2000: The Ride Down Mt. Morgan; Assistant Lighting Designer; Broadway, Ambassador Theatre
2002: Morning's at Seven; Associate Lighting Designer; Broadway, Lyceum Theatre
2004: Dame Edna: Back with a Vengeance; Lighting Designer; Broadway, Music Box Theatre
2008: Come Back, Little Sheba; Broadway, Biltmore Theatre
2013: Picnic; Broadway, American Airlines Theatre
Passion: Off-Broadway, Classic Stage Company
The Flick: Off-Broadway, Playwrights Horizons
2014: Machinal; Broadway, American Airlines Theatre
All the Way: Broadway, Neil Simon Theatre
2015: The Color Purple; Broadway, Bernard B. Jacobs Theatre
The Flick: Off-Broadway, Barrow Street Theatre
2016: Noises Off; Broadway, American Airlines Theatre
2017: Jitney; Broadway, Samuel J. Friedman Theatre
Amélie: Broadway, Walter Kerr Theatre
2019: True West; Broadway, American Airlines Theatre
King Lear: Broadway, Cort Theatre
The Secret Life of Bees: Off-Broadway, Atlantic Theatre Company
Macbeth: Off-Broadway, Classic Stage Company
2022: Broadway, Longacre Theatre
2023: Appropriate; Broadway, Belasco Theatre
2026: The Rocky Horror Show; Broadway, Studio 54

== Awards and nominations ==

| Year | Award | Category | Production | Result | Ref. |
| 2013 | Drama Desk Award | Outstanding Lighting Design | Passion | Nominated |  |
| Henry Hewes Design Award |  | The Flick | Won |  |
| 2014 | Tony Award | Best Lighting Design of a Play | Machinal | Nominated |  |
| Drama Desk Award | Outstanding Lighting Design | Nominated |  |
| 2016 | Ruth Morley Design Award |  |  | Won |  |
| 2016 | Drama Desk Award | Outstanding Lighting Design of a Musical | The Color Purple | Nominated |  |
| 2017 | Tony Award | Best Lighting Design of a Play | Jitney | Nominated |  |
| 2019 | Drama Desk Award | Outstanding Lighting Design of a Musical | The Secret Life of Bees | Nominated |  |
| 2022 | Tony Award | Best Lighting Design of a Play | Macbeth | Nominated |  |
| 2024 | Appropriate | Won |  |
| Drama Desk Award | Outstanding Lighting Design of a Play | Won |  |
| 2026 | Tony Award | Best Lighting Design of a Musical | Richard O'Brien's Rocky Horror Show | Nominated |  |

== Other work ==
Since 2016, Jane Cox has been the director of the Program in Theater and Music Theater at Princeton University. She has been on the Princeton faculty since 2007. Cox has also taught at NYU Tisch, UMass Amherst, Vassar College, and Sarah Lawrence College.

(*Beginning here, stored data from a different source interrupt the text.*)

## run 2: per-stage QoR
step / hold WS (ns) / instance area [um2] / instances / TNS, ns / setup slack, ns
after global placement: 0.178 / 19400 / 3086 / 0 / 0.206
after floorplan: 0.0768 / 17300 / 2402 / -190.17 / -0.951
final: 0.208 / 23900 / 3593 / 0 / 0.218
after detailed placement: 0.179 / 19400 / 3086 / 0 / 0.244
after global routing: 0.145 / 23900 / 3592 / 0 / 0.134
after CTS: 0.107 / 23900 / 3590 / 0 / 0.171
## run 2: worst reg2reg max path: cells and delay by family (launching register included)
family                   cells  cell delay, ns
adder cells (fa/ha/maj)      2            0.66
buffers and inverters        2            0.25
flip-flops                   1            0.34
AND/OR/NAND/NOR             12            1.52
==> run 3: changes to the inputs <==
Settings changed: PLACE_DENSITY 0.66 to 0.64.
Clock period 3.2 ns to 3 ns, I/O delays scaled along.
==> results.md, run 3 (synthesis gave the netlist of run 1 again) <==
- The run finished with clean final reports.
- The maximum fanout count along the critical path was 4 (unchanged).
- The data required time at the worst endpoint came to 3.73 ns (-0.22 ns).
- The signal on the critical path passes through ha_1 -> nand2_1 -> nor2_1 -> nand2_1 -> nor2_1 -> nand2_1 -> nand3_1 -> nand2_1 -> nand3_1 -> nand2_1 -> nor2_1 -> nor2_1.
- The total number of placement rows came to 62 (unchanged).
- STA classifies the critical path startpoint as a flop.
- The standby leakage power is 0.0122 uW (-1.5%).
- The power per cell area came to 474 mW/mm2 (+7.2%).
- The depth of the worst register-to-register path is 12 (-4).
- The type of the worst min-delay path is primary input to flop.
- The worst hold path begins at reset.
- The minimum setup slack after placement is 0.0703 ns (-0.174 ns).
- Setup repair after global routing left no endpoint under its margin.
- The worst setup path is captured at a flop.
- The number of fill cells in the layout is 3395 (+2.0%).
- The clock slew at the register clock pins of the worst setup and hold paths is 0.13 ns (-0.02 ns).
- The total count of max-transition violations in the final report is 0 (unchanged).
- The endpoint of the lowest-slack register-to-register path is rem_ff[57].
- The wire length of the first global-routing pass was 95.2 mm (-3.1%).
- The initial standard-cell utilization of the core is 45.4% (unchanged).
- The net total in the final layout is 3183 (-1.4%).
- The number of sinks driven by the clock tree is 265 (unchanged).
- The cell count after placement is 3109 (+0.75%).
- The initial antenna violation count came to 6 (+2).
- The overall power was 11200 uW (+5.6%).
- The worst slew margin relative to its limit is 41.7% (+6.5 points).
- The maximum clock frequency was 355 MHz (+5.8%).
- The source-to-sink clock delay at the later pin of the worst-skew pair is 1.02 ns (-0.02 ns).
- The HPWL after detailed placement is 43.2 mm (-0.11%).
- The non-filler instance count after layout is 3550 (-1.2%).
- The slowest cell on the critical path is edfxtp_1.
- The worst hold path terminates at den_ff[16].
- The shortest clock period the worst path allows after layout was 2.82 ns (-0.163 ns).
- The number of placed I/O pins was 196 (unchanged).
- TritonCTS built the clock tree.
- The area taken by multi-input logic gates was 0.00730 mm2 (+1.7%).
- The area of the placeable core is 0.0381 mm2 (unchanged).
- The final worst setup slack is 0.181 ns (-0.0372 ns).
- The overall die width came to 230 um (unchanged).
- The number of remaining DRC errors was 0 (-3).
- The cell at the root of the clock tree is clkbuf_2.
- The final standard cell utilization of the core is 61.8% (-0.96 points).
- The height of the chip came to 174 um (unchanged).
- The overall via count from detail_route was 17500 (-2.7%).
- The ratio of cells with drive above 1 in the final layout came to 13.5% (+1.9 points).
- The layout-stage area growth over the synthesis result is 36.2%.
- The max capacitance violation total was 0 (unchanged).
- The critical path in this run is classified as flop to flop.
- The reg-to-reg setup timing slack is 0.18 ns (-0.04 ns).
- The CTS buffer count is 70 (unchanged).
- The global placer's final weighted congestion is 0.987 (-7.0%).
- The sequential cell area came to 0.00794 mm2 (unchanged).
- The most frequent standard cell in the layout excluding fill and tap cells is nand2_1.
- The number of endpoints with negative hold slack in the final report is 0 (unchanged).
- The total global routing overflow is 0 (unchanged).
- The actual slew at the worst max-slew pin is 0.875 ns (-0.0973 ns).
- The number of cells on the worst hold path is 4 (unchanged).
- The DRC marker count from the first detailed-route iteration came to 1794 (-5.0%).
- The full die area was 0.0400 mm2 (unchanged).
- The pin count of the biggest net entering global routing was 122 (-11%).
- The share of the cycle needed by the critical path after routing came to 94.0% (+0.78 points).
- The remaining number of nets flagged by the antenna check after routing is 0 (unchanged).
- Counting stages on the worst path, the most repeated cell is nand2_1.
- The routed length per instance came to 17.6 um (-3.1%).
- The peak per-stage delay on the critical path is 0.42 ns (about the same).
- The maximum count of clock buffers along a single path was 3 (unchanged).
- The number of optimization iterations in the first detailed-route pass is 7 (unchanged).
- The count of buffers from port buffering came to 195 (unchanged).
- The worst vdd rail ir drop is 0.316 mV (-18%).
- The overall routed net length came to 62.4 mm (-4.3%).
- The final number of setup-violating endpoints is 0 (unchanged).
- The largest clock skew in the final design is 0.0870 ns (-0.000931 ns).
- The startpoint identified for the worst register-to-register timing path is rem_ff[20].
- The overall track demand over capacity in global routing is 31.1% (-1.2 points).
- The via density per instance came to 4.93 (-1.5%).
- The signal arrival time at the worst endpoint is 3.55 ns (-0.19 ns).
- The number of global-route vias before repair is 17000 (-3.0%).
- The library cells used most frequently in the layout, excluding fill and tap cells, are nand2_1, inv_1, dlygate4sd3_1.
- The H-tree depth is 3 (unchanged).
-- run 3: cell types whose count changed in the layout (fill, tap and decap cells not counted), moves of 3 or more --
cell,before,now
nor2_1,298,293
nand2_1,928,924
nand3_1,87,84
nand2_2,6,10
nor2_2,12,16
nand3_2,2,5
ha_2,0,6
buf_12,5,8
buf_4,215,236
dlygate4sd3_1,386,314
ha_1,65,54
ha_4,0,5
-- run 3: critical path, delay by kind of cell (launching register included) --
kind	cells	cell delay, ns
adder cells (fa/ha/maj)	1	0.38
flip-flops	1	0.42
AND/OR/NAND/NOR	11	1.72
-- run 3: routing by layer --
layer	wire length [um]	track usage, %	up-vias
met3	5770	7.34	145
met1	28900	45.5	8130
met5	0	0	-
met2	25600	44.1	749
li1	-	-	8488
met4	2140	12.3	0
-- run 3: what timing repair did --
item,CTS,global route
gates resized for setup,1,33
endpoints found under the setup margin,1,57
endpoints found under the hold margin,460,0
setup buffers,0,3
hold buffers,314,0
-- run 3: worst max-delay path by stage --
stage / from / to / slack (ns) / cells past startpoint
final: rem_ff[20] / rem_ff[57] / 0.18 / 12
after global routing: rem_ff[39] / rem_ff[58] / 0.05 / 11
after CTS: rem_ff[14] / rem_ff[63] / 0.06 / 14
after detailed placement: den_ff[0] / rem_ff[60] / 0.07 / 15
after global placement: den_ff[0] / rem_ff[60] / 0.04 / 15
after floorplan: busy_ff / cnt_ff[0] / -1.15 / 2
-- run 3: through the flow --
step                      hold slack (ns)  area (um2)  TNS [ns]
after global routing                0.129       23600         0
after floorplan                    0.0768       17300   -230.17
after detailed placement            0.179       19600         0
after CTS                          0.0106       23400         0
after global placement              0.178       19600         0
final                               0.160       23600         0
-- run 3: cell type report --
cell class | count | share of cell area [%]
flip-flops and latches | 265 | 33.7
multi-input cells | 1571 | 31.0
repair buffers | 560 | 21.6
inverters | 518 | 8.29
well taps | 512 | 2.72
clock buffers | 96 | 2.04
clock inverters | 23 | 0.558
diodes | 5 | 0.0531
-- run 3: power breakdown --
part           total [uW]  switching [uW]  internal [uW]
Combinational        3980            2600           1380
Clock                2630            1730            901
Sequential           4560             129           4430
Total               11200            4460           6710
==> src/rtl/fpa_pkg.sv <==
`timescale 1ns / 1ps
package fpa_pkg;

  // Raw operand and result width
  localparam int unsigned DataW = 32;

  typedef enum logic [3:0] {
    OP_ADD = 4'd0,
    OP_SUB = 4'd1,
    OP_MUL = 4'd2,
    OP_DIV = 4'd3,
    OP_GT  = 4'd4,
    OP_LT  = 4'd5,
    OP_GE  = 4'd6,
    OP_LE  = 4'd7,
    OP_EQ  = 4'd8,
    OP_NE  = 4'd9,
    OP_MIN = 4'd10,
    OP_MAX = 4'd11,
    OP_INC = 4'd12,
    OP_DEC = 4'd13,
    OP_INT = 4'd14
  } opcode_e;

  // Which back-end path finishes the transaction
  typedef enum logic [1:0] {
    CLS_DIRECT = 2'd0,
    CLS_MUL    = 2'd1,
    CLS_DIV    = 2'd2
  } op_class_e;

  typedef logic signed [DataW-1:0] word_t;

  typedef struct packed {
    logic [3:0] opcode;
    word_t      operand_a;
    word_t      operand_b;
  } alu_req_t;

  typedef struct packed {
    word_t result_value;
    logic  compare_true;
    logic  divide_by_zero;
  } alu_rsp_t;

  // Classified transaction held between front and back
  typedef struct packed {
    op_class_e op_class;
    word_t     operand_a;
    word_t     operand_b;
    alu_rsp_t  direct;
  } queue_entry_t;

endpackage

==> src/rtl/fpa_queue.sv <==
`timescale 1ns / 1ps
module fpa_queue #(
  parameter int unsigned DEPTH = 2
) (
  input  logic                  clk_i,
  input  logic                  rst_ni,
  input  logic                  push_i,
  input  fpa_pkg::queue_entry_t entry_i,
  output logic                  full_o,
  input  logic                  pop_i,
  output fpa_pkg::queue_entry_t entry_o,
  output logic                  valid_o
);
  import fpa_pkg::*;

  localparam int unsigned PtrW = (DEPTH > 1) ? $clog2(DEPTH) : 1;
  localparam int unsigned CntW = $clog2(DEPTH + 1);

  queue_entry_t    slot_q [DEPTH];
  logic [PtrW-1:0] wr_ptr_q;
  logic [PtrW-1:0] rd_ptr_q;
  logic [CntW-1:0] count_q;

  function automatic logic [PtrW-1:0] ptr_inc(input logic [PtrW-1:0] p);
    if (p == PtrW'(DEPTH - 1)) begin
      return '0;
    end
    return p + PtrW'(1);
  endfunction

  // Storage, no reset needed
  always_ff @(posedge clk_i) begin
    if (push_i) begin
      slot_q[wr_ptr_q] <= entry_i;
    end
  end

  // Pointers and fill count
  always_ff @(posedge clk_i or negedge rst_ni) begin
    if (!rst_ni) begin
      wr_ptr_q <= '0;
      rd_ptr_q <= '0;
      count_q  <= '0;
    end else begin
      if (push_i) begin
        wr_ptr_q <= ptr_inc(wr_ptr_q);
      end
      if (pop_i) begin
        rd_ptr_q <= ptr_inc(rd_ptr_q);
      end
      if (push_i && !pop_i) begin
        count_q <= count_q + CntW'(1);
      end else if (!push_i && pop_i) begin
        count_q <= count_q - CntW'(1);
      end
    end
  end

  assign full_o  = count_q == CntW'(DEPTH);
  assign valid_o = count_q != '0;
  assign entry_o = slot_q[rd_ptr_q];

endmodule

==> config.mk <==
export PLATFORM = sky130hd
export DESIGN_NAME = fpa_queue
export DESIGN_NICKNAME = d
export VERILOG_FILES = /design/src/rtl/fpa_pkg.sv /design/src/rtl/fpa_queue.sv
export SDC_FILE = /design/constraint.sdc
export NUM_CORES = 1
export LEC_CHECK = 0
export BUFFER_PORTS_ARGS = -buffer_cell sky130_fd_sc_hd__buf_2
export CORE_UTILIZATION = 40
export DETAILED_ROUTE_END_ITERATION = 10
export PLACE_DENSITY_LB_ADDON = 0.2
export SETUP_SLACK_MARGIN = 0.3
export SLEW_MARGIN = 20
export SYNTH_ARGS = -nofsm -noshare
export SYNTH_HDL_FRONTEND = slang
export SYNTH_SLANG_ARGS = --single-unit
==> constraint.sdc <==
create_clock -name clk_i -period 5.5 [get_ports clk_i]
set_input_delay 0.825 -clock clk_i [delete_from_list [all_inputs] [get_ports clk_i]]
set_output_delay 0.825 -clock clk_i [all_outputs]
set_load 0.005 [all_outputs]
File: src/hw/rtl/ntri_best.sv
// ============================================================================
// ntri_best
// Running nearest-object register and the result register of a scan.
// ============================================================================
module ntri_best
    import ntri_pkg::*;
(
    input  logic                         clk,
    input  logic                         rst_n,
    input  judged_t                      judged,
    output logic                         advance,
    output logic                         res_valid,
    input  logic                         res_stall,
    output logic                         found,
    output logic [ID_BITS-1:0]           target_id,
    output logic signed [COORD_BITS-1:0] marker_x,
    output logic signed [COORD_BITS-1:0] marker_y,
    output logic signed [COORD_BITS-1:0] marker_z
);

    logic                         best_valid_reg;
    logic [DIST_BITS-1:0]         best_dist_reg;
    logic [ID_BITS-1:0]           best_id_reg;
    logic signed [COORD_BITS-1:0] best_x_reg, best_my_reg, best_z_reg;

    logic                         res_valid_reg, found_reg;
    logic [ID_BITS-1:0]           target_id_reg;
    logic signed [COORD_BITS-1:0] marker_x_reg, marker_y_reg, marker_z_reg;

    logic take, upd, close_scan, res_valid_next;

    // Pipe holds only when a scan end meets a result not yet taken
    always_comb
    begin
        advance        = !(judged.valid && judged.last && res_valid_reg && res_stall);
        take           = judged.valid && advance;
        // Strictly nearer replaces, ties keep the earlier object
        upd            = judged.sel && (!best_valid_reg || (judged.dist_sq < best_dist_reg));
        close_scan     = take && judged.last;
        res_valid_next = (res_valid_reg && res_stall) || close_scan;
    end

    // Control: best flag and result valid
    always_ff @(posedge clk or negedge rst_n)
    begin
        if (!rst_n)
        begin
            best_valid_reg <= 1'b0;
            res_valid_reg  <= 1'b0;
        end
        else
        begin
            res_valid_reg <= res_valid_next;
            if (close_scan)
            begin
                best_valid_reg <= 1'b0;
            end
            else if (take && upd)
            begin
                best_valid_reg <= 1'b1;
            end
        end
    end

    // Best payload
    always_ff @(posedge clk)
    begin
        if (take && upd)
        begin
            best_dist_reg <= judged.dist_sq;
            best_id_reg   <= judged.id;
            best_x_reg    <= judged.x;
            best_my_reg   <= judged.my;
            best_z_reg    <= judged.z;
        end
    end

    // Result word: the scan's last object is judged before closing
    always_ff @(posedge clk)
    begin
        if (close_scan)
        begin
            if (upd)
            begin
                found_reg     <= 1'b1;
                target_id_reg <= judged.id;
                marker_x_reg  <= judged.x;
                marker_y_reg  <= judged.my;
                marker_z_reg  <= judged.z;
            end
            else if (best_valid_reg)
            begin
                found_reg     <= 1'b1;
                target_id_reg <= best_id_reg;
                marker_x_reg  <= best_x_reg;
                marker_y_reg  <= best_my_reg;
                marker_z_reg  <= best_z_reg;
            end
            else
            begin
                found_reg     <= 1'b0;
                target_id_reg <= '0;
                marker_x_reg  <= '0;
                marker_y_reg  <= '0;
                marker_z_reg  <= '0;
            end
        end
    end

    assign res_valid = res_valid_reg;
    assign found     = found_reg;
    assign target_id = target_id_reg;
    assign marker_x  = marker_x_reg;
    assign marker_y  = marker_y_reg;
    assign marker_z  = marker_z_reg;

endmodule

Cox has worked as a producer and arts administrator. in 2020, she was one of the founding members of Design Action, a coalition of theater designers organized against racial inequity in theater design and advocating for change in the theater industry. As part of her work with Design Action, Cox was one of the co-organizers of the Park Avenue Armory's 2023 symposium event "Sound & Color: The Future of Race in Design" alongside fellow theater artists Branden Jacobs-Jenkins, Mimi Lien, and Mikaal Sulaiman, and curator Tavia Nyong'o. The event was partly inspired by a class that Cox had co-taught at Princeton with Branden Jacobs-Jenkins, focused on race and lighting design.

== Personal life ==
Cox lives in Princeton, New Jersey. She is married to designer Evan Alexander, with whom she has a daughter, Becket.